My husband is having "sexy talk" with other women. This includes pics. Answering personal ads from Craigs List. I have talked to him about this in the past. He lies and tells me it wont happen again or it was just innocent conversation. Some times it is on Facebook messages, txt messages, emails. This is very hurtful and reaction is always extemely defensive. I just don't know what to do anymore.


----------



## Blanca (Jul 25, 2008)

I'm so sorry  How long have you been together? Do you have kids? In addition to your emotional health, I would be concerned for your physical health; there are a lot of nasty diseases out there. Is there some reason that you feel things will get better?


----------



## fixorrun (Jul 18, 2011)

we have been together for 4 years and we have a son. He is 6. I am hoping that the sexy talk has not gone to actual meeting and such, however I am not sure.


----------



## fixorrun (Jul 18, 2011)

I don't want to give up on marriage. I want to try every option and explore all possibillities to make this work.


----------



## Jellybeans (Mar 8, 2011)

Get tested for STDs.

Realize it takes two to make a marriage work.

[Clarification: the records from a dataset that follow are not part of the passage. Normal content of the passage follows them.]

==> src/rtl/custom_rv_core.sv <==
// Multi-cycle RV32I core: FETCH/DECODE/EXECUTE/MEMORY/WRITEBACK over two Wishbone classic masters.
// The register file lives in its own module so debug benches can reach regfile_inst.registers.
module custom_rv_regfile (
   input  logic        clk,
   input  logic        rst_n,
   input  logic [4:0]  raddr1_i,
   input  logic [4:0]  raddr2_i,
   input  logic        we_i,
   input  logic [4:0]  waddr_i,
   input  logic [31:0] wdata_i,
   output logic [31:0] rdata1_o,
   output logic [31:0] rdata2_o
);
   logic [31:0] registers [0:31];

   always_ff @(posedge clk or negedge rst_n) begin
      if (!rst_n) begin
         for (int i = 0; i < 32; i++) registers[i] <= '0;
      end else if (we_i && waddr_i != 5'd0) begin
         registers[waddr_i] <= wdata_i;
      end
   end

   assign rdata1_o = (raddr1_i == 5'd0) ? 32'd0 : registers[raddr1_i];
   assign rdata2_o = (raddr2_i == 5'd0) ? 32'd0 : registers[raddr2_i];
endmodule

module custom_rv_core #(
   parameter logic [31:0] RESET_VECTOR = 32'h00000000
) (
   input  logic        clk,
   input  logic        rst_n,
   output logic [31:0] iwb_adr_o,
   input  logic [31:0] iwb_dat_i,
   output logic        iwb_cyc_o,
   output logic        iwb_stb_o,
   input  logic        iwb_ack_i,
   output logic [31:0] dwb_adr_o,
   output logic [31:0] dwb_dat_o,
   input  logic [31:0] dwb_dat_i,
   output logic        dwb_we_o,
   output logic [3:0]  dwb_sel_o,
   output logic        dwb_cyc_o,
   output logic        dwb_stb_o,
   input  logic        dwb_ack_i,
   input  logic        dwb_err_i,
   input  logic [31:0] interrupts
);
   typedef enum logic [2:0] {
      FETCH = 3'd0, DECODE = 3'd1, EXECUTE = 3'd2, MEMORY = 3'd3, WRITEBACK = 3'd4
   } state_t;

   localparam logic [6:0] OPC_LUI = 7'b0110111, OPC_AUIPC = 7'b0010111, OPC_JAL = 7'b1101111,
                          OPC_JALR = 7'b1100111, OPC_BRANCH = 7'b1100011, OPC_LOAD = 7'b0000011,
                          OPC_STORE = 7'b0100011, OPC_OPIMM = 7'b0010011, OPC_OP = 7'b0110011;
   localparam logic [3:0] ALU_ADD = 4'd0, ALU_SUB = 4'd1, ALU_SLL = 4'd2, ALU_SLT = 4'd3,
                          ALU_SLTU = 4'd4, ALU_XOR = 4'd5, ALU_SRL = 4'd6, ALU_SRA = 4'd7,
                          ALU_OR = 4'd8, ALU_AND = 4'd9;

   function automatic logic [31:0] alu_f(input logic [3:0] op, input logic [31:0] a,
                                         input logic [31:0] b);
      case (op)
         ALU_SUB:  return a - b;
         ALU_SLL:  return a << b[4:0];
         ALU_SLT:  return {31'd0, $signed(a) < $signed(b)};
         ALU_SLTU: return {31'd0, a < b};
         ALU_XOR:  return a ^ b;
         ALU_SRL:  return a >> b[4:0];
         ALU_SRA:  return $unsigned($signed(a) >>> b[4:0]);
         ALU_OR:   return a | b;
         ALU_AND:  return a & b;
         default:  return a + b;
      endcase
   endfunction

   // Lane pick uses the low address bits; halves ignore addr[0] so misaligned halves truncate.
   function automatic logic [31:0] load_f(input logic [2:0] f3, input logic [1:0] off,
                                          input logic [31:0] d);
      logic [7:0]  b;
      logic [15:0] h;
      b = 8'(d >> {off, 3'b000});
      h = off[1] ? d[31:16] : d[15:0];
      case (f3)
         3'b000:  return {{24{b[7]}}, b};
         3'b001:  return {{16{h[15]}}, h};
         3'b100:  return {24'd0, b};
         3'b101:  return {16'd0, h};
         default: return d;
      endcase
   endfunction

   state_t      state_q, state_d;
   logic [31:0] pc_q, pc_d, instr_q, instr_d, alu_res_q, alu_res_d;
   logic [31:0] next_pc_q, next_pc_d, load_q, load_d;
   logic        load_ok_q, load_ok_d, iwb_cyc_q, iwb_cyc_d, dwb_cyc_q, dwb_cyc_d;
   logic        dwb_we_q, dwb_we_d;
   logic [3:0]  dwb_sel_q, dwb_sel_d;
   logic [31:0] dwb_adr_q, dwb_adr_d, dwb_dat_q, dwb_dat_d;

   logic [2:0]  state;
   logic [31:0] pc, instruction, rs1_data, rs2_data, immediate;
   logic [31:0] alu_operand_a, alu_operand_b, alu_result, rd_data, pc_plus4, lane_dat;
   logic [4:0]  rs1_addr, rs2_addr, rd_addr;
   logic [3:0]  alu_op, lane_sel;
   logic [6:0]  opcode;
   logic [2:0]  funct3;
   logic        alu_src_imm, rd_wen, taken, unused_irq;
   logic        is_lui, is_auipc, is_jal, is_jalr, is_branch, is_load, is_store, is_opimm, is_op;

   assign state       = state_q;
   assign pc          = pc_q;
   assign instruction = instr_q;
   assign unused_irq  = ^interrupts;

   assign opcode   = instruction[6:0];
   assign funct3   = instruction[14:12];
   assign rd_addr  = instruction[11:7];
   assign rs1_addr = instruction[19:15];
   assign rs2_addr = instruction[24:20];
   assign is_lui    = (opcode == OPC_LUI);
   assign is_auipc  = (opcode == OPC_AUIPC);
   assign is_jal    = (opcode == OPC_JAL);
   assign is_jalr   = (opcode == OPC_JALR);
   assign is_branch = (opcode == OPC_BRANCH);
   assign is_load   = (opcode == OPC_LOAD);
   assign is_store  = (opcode == OPC_STORE);
   assign is_opimm  = (opcode == OPC_OPIMM);
   assign is_op     = (opcode == OPC_OP);

   custom_rv_regfile regfile_inst (
      .clk      (clk),
      .rst_n    (rst_n),
      .raddr1_i (rs1_addr),
      .raddr2_i (rs2_addr),
      .we_i     (rd_wen),
      .waddr_i  (rd_addr),
      .wdata_i  (rd_data),
      .rdata1_o (rs1_data),
      .rdata2_o (rs2_data)
   );

   always_comb begin
      immediate = 32'd0;
      case (opcode)
         OPC_OPIMM, OPC_LOAD, OPC_JALR:
            immediate = {{20{instruction[31]}}, instruction[31:20]};
         OPC_STORE:
            immediate = {{20{instruction[31]}}, instruction[31:25], instruction[11:7]};
         OPC_BRANCH:
            immediate = {{19{instruction[31]}}, instruction[31], instruction[7],
                         instruction[30:25], instruction[11:8], 1'b0};
         OPC_LUI, OPC_AUIPC:
            immediate = {instruction[31:12], 12'd0};
         OPC_JAL:
            immediate = {{11{instruction[31]}}, instruction[31], instruction[19:12],
                         instruction[20], instruction[30:21], 1'b0};
         default: immediate = 32'd0;
      endcase
   end

   always_comb begin
      alu_op = ALU_ADD;
      if (is_op || is_opimm) begin
         case (funct3)
            3'b000:  alu_op = (is_op && instruction[30]) ? ALU_SUB : ALU_ADD;
            3'b001:  alu_op = ALU_SLL;
            3'b010:  alu_op = ALU_SLT;
            3'b011:  alu_op = ALU_SLTU;
            3'b100:  alu_op = ALU_XOR;
            3'b101:  alu_op = instruction[30] ? ALU_SRA : ALU_SRL;
            3'b110:  alu_op = ALU_OR;
            default: alu_op = ALU_AND;
         endcase
      end
   end

   assign alu_src_imm   = is_opimm | is_load | is_store | is_lui | is_auipc | is_jal | is_jalr;
   assign alu_operand_a = (is_auipc || is_jal) ? pc : (is_lui ? 32'd0 : rs1_data);
   assign alu_operand_b = alu_src_imm ? immediate : rs2_data;
   assign alu_result    = alu_f(alu_op, alu_operand_a, alu_operand_b);
   assign pc_plus4      = pc + 32'd4;

   always_comb begin
      case (funct3)
         3'b000:  taken = (rs1_data == rs2_data);
         3'b001:  taken = (rs1_data != rs2_data);
         3'b100:  taken = ($signed(rs1_data) < $signed(rs2_data));
         3'b101:  taken = ($signed(rs1_data) >= $signed(rs2_data));
         3'b110:  taken = (rs1_data < rs2_data);
         3'b111:  taken = (rs1_data >= rs2_data);
         default: taken = 1'b0;
      endcase
   end

   // funct3[1:0]: 00 byte, 01 half, otherwise word.
   always_comb begin
      case (funct3[1:0])
         2'b00: begin
            lane_sel = 4'b0001 << alu_result[1:0];
            lane_dat = {4{rs2_data[7:0]}};
         end
         2'b01: begin
            lane_sel = 4'b0011 << alu_result[1:0];
            lane_dat = {2{rs2_data[15:0]}};
         end
         default: begin
            lane_sel = 4'b1111;
            lane_dat = rs2_data;
         end
      endcase
   end

   assign rd_wen  = (state_q == WRITEBACK) &&
                    (is_op || is_opimm || is_lui || is_auipc || is_jal || is_jalr ||
                     (is_load && load_ok_q));
   assign rd_data = (is_jal || is_jalr) ? pc_plus4 : (is_load ? load_q : alu_res_q);

   always_comb begin
      state_d   = state_q;
      pc_d      = pc_q;
      instr_d   = instr_q;
      alu_res_d = alu_res_q;
      next_pc_d = next_pc_q;
      load_d    = load_q;
      load_ok_d = load_ok_q;
      iwb_cyc_d = iwb_cyc_q;
      dwb_cyc_d = dwb_cyc_q;
      dwb_we_d  = dwb_we_q;
      dwb_sel_d = dwb_sel_q;
      dwb_adr_d = dwb_adr_q;
      dwb_dat_d = dwb_dat_q;
      case (state_q)
         FETCH: begin
            if (iwb_cyc_q && iwb_ack_i) begin
               instr_d   = iwb_dat_i;
               iwb_cyc_d = 1'b0;
               state_d   = DECODE;
            end else begin
               iwb_cyc_d = 1'b1;
            end
         end
         DECODE: state_d = EXECUTE;
         EXECUTE: begin
            alu_res_d = alu_result;
            if (is_jal)                   next_pc_d = alu_result;
            else if (is_jalr)             next_pc_d = alu_result & ~32'd1;
            else if (is_branch && taken)  next_pc_d = pc + immediate;
            else                          next_pc_d = pc_plus4;
            if (is_load || is_store) begin
               dwb_cyc_d = 1'b1;
               dwb_we_d  = is_store;
               dwb_sel_d = lane_sel;
               dwb_adr_d = funct3[1] ? {alu_result[31:2], 2'b00} : alu_result;
               dwb_dat_d = lane_dat;
               state_d   = MEMORY;
            end else begin
               state_d = WRITEBACK;
            end
         end
         MEMORY: begin
            if (dwb_cyc_q && (dwb_ack_i || dwb_err_i)) begin
               dwb_cyc_d = 1'b0;
               dwb_we_d  = 1'b0;
               dwb_sel_d = 4'b0000;
               load_d    = load_f(funct3, alu_res_q[1:0], dwb_dat_i);
               load_ok_d = !dwb_err_i;
               state_d   = WRITEBACK;
            end
         end
         WRITEBACK: begin
            pc_d      = next_pc_q;
            load_ok_d = 1'b0;
            iwb_cyc_d = 1'b1;
            state_d   = FETCH;
         end
         default: state_d = FETCH;
      endcase
   end

   always_ff @(posedge clk or negedge rst_n) begin
      if (!rst_n) begin
         state_q   <= FETCH;
         pc_q      <= RESET_VECTOR;
         load_ok_q <= 1'b0;
         iwb_cyc_q <= 1'b0;
         dwb_cyc_q <= 1'b0;
         dwb_we_q  <= 1'b0;
         dwb_sel_q <= 4'b0000;
      end else begin
         state_q   <= state_d;
         pc_q      <= pc_d;
         load_ok_q <= load_ok_d;
         iwb_cyc_q <= iwb_cyc_d;
         dwb_cyc_q <= dwb_cyc_d;
         dwb_we_q  <= dwb_we_d;
         dwb_sel_q <= dwb_sel_d;
      end
   end

   // Datapath holding registers carry no reset; they are always written before use.
   always_ff @(posedge clk) begin
      instr_q   <= instr_d;
      alu_res_q <= alu_res_d;
      next_pc_q <= next_pc_d;
      load_q    <= load_d;
      dwb_adr_q <= dwb_adr_d;
      dwb_dat_q <= dwb_dat_d;
   end

   assign iwb_adr_o = pc_q;
   assign iwb_cyc_o = iwb_cyc_q;
   assign iwb_stb_o = iwb_cyc_q;
   assign dwb_adr_o = dwb_adr_q;
   assign dwb_dat_o = dwb_dat_q;
   assign dwb_we_o  = dwb_we_q;
   assign dwb_sel_o = dwb_sel_q;
   assign dwb_cyc_o = dwb_cyc_q;
   assign dwb_stb_o = dwb_cyc_q;
endmodule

The choice to stop philandering is his solely. If he doesn't stop, what is your plan?


----------



## Undertheradar (May 11, 2011)

Not sure why it was assumed there was physical contact, but I will tell you that you're about to learn (from this site), that the texting, and emails are very damaging to a relationship.

He's going to be in denial about everything going on, but I would try to show him that his actions could result in a separation with you.

Yes, you may not realize it just yet, but you're husband's actions are typical for those having "sexting affairs", and affairs kown as "emotional affairs".
Trust me, they're very destructive, and you need to stop it now.

If he's being ignorant, maybe try to do some research on emotional affairs, and bring this to his attention. If he has some morals, he may understand what's going on, and back off. 

You have work to do.


----------



## fixorrun (Jul 18, 2011)

we have definately hit the denial part. He denies most of the conversations and when asked why does it he says "I don't know" I do not think he has gone to a physical relationship.


----------